* **What the task asks**:
Reproduce the entries below, please. Keep every character the same.

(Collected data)
■ ■ ■ ■
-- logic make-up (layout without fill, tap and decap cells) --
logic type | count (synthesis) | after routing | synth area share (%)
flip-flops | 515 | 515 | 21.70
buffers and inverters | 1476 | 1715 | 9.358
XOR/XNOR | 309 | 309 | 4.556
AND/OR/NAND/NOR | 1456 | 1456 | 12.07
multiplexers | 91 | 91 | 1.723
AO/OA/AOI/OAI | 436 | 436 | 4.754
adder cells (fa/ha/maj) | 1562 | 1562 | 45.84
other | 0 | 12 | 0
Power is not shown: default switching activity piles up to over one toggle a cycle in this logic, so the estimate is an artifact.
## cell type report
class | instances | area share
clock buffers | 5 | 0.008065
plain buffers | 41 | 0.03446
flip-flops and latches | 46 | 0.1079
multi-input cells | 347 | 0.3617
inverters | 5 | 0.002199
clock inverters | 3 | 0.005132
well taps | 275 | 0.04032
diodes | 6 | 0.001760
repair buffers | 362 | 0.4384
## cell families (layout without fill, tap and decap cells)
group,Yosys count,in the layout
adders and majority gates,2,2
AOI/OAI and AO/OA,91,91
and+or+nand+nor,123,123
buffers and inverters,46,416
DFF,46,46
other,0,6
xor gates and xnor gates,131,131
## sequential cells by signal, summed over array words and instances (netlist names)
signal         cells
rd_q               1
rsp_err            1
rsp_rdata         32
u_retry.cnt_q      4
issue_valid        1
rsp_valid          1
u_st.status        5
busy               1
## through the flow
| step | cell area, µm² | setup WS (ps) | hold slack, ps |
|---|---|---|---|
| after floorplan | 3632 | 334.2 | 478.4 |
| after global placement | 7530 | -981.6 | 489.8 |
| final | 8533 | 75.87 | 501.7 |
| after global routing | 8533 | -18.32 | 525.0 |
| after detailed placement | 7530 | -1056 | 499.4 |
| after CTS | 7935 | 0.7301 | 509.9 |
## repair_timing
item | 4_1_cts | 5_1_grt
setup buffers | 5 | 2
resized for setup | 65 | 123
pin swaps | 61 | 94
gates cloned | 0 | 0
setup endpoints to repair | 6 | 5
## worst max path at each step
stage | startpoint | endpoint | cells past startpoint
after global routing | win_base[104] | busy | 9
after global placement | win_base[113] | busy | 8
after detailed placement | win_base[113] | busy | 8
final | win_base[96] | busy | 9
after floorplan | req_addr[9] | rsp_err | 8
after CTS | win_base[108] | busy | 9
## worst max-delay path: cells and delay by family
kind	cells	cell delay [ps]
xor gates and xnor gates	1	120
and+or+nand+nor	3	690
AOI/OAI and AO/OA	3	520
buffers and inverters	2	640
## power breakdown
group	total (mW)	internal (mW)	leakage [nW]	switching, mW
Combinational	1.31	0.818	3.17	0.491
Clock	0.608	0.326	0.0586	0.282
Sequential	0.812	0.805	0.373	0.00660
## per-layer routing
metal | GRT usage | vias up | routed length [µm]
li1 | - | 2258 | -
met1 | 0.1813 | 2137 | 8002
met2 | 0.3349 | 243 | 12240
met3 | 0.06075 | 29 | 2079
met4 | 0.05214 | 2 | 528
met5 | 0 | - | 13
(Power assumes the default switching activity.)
■ ■ ■ ■
* **Final answer**:
-- logic make-up (layout without fill, tap and decap cells) --
logic type | count (synthesis) | after routing | synth area share (%)
flip-flops | 515 | 515 | 21.70
buffers and inverters | 1476 | 1715 | 9.358
XOR/XNOR | 309 | 309 | 4.556
AND/OR/NAND/NOR | 1456 | 1456 | 12.07
multiplexers | 91 | 91 | 1.723
AO/OA/AOI/OAI | 436 | 436 | 4.754
adder cells (fa/ha/maj) | 1562 | 1562 | 45.84
other | 0 | 12 | 0
Power is not shown: default switching activity piles up to over one toggle a cycle in this logic, so the estimate is an artifact.
## cell type report
class | instances | area share
clock buffers | 5 | 0.008065
plain buffers | 41 | 0.03446
flip-flops and latches | 46 | 0.1079
multi-input cells | 347 | 0.3617
inverters | 5 | 0.002199
clock inverters | 3 | 0.005132
well taps | 275 | 0.04032
diodes | 6 | 0.001760
repair buffers | 362 | 0.4384
## cell families (layout without fill, tap and decap cells)
group,Yosys count,in the layout
adders and majority gates,2,2
AOI/OAI and AO/OA,91,91
and+or+nand+nor,123,123
buffers and inverters,46,416
DFF,46,46
other,0,6
xor gates and xnor gates,131,131
## sequential cells by signal, summed over array words and instances (netlist names)
signal         cells
rd_q               1
rsp_err            1
rsp_rdata         32
u_retry.cnt_q      4
issue_valid        1
rsp_valid          1
u_st.status        5
busy               1
## through the flow
| step | cell area, µm² | setup WS (ps) | hold slack, ps |
|---|---|---|---|
| after floorplan | 3632 | 334.2 | 478.4 |
| after global placement | 7530 | -981.6 | 489.8 |
| final | 8533 | 75.87 | 501.7 |
| after global routing | 8533 | -18.32 | 525.0 |
| after detailed placement | 7530 | -1056 | 499.4 |
| after CTS | 7935 | 0.7301 | 509.9 |
## repair_timing
item | 4_1_cts | 5_1_grt
setup buffers | 5 | 2
resized for setup | 65 | 123
pin swaps | 61 | 94
gates cloned | 0 | 0
setup endpoints to repair | 6 | 5
## worst max path at each step
stage | startpoint | endpoint | cells past startpoint
after global routing | win_base[104] | busy | 9
after global placement | win_base[113] | busy | 8
after detailed placement | win_base[113] | busy | 8
final | win_base[96] | busy | 9
after floorplan | req_addr[9] | rsp_err | 8
after CTS | win_base[108] | busy | 9
## worst max-delay path: cells and delay by family
kind	cells	cell delay [ps]
xor gates and xnor gates	1	120
and+or+nand+nor	3	690
AOI/OAI and AO/OA	3	520
buffers and inverters	2	640
## power breakdown
group	total (mW)	internal (mW)	leakage [nW]	switching, mW
Combinational	1.31	0.818	3.17	0.491
Clock	0.608	0.326	0.0586	0.282
Sequential	0.812	0.805	0.373	0.00660
## per-layer routing
metal | GRT usage | vias up | routed length [µm]
li1 | - | 2258 | -
met1 | 0.1813 | 2137 | 8002
met2 | 0.3349 | 243 | 12240
met3 | 0.06075 | 29 | 2079
met4 | 0.05214 | 2 | 528
met5 | 0 | - | 13
(Power assumes the default switching activity.)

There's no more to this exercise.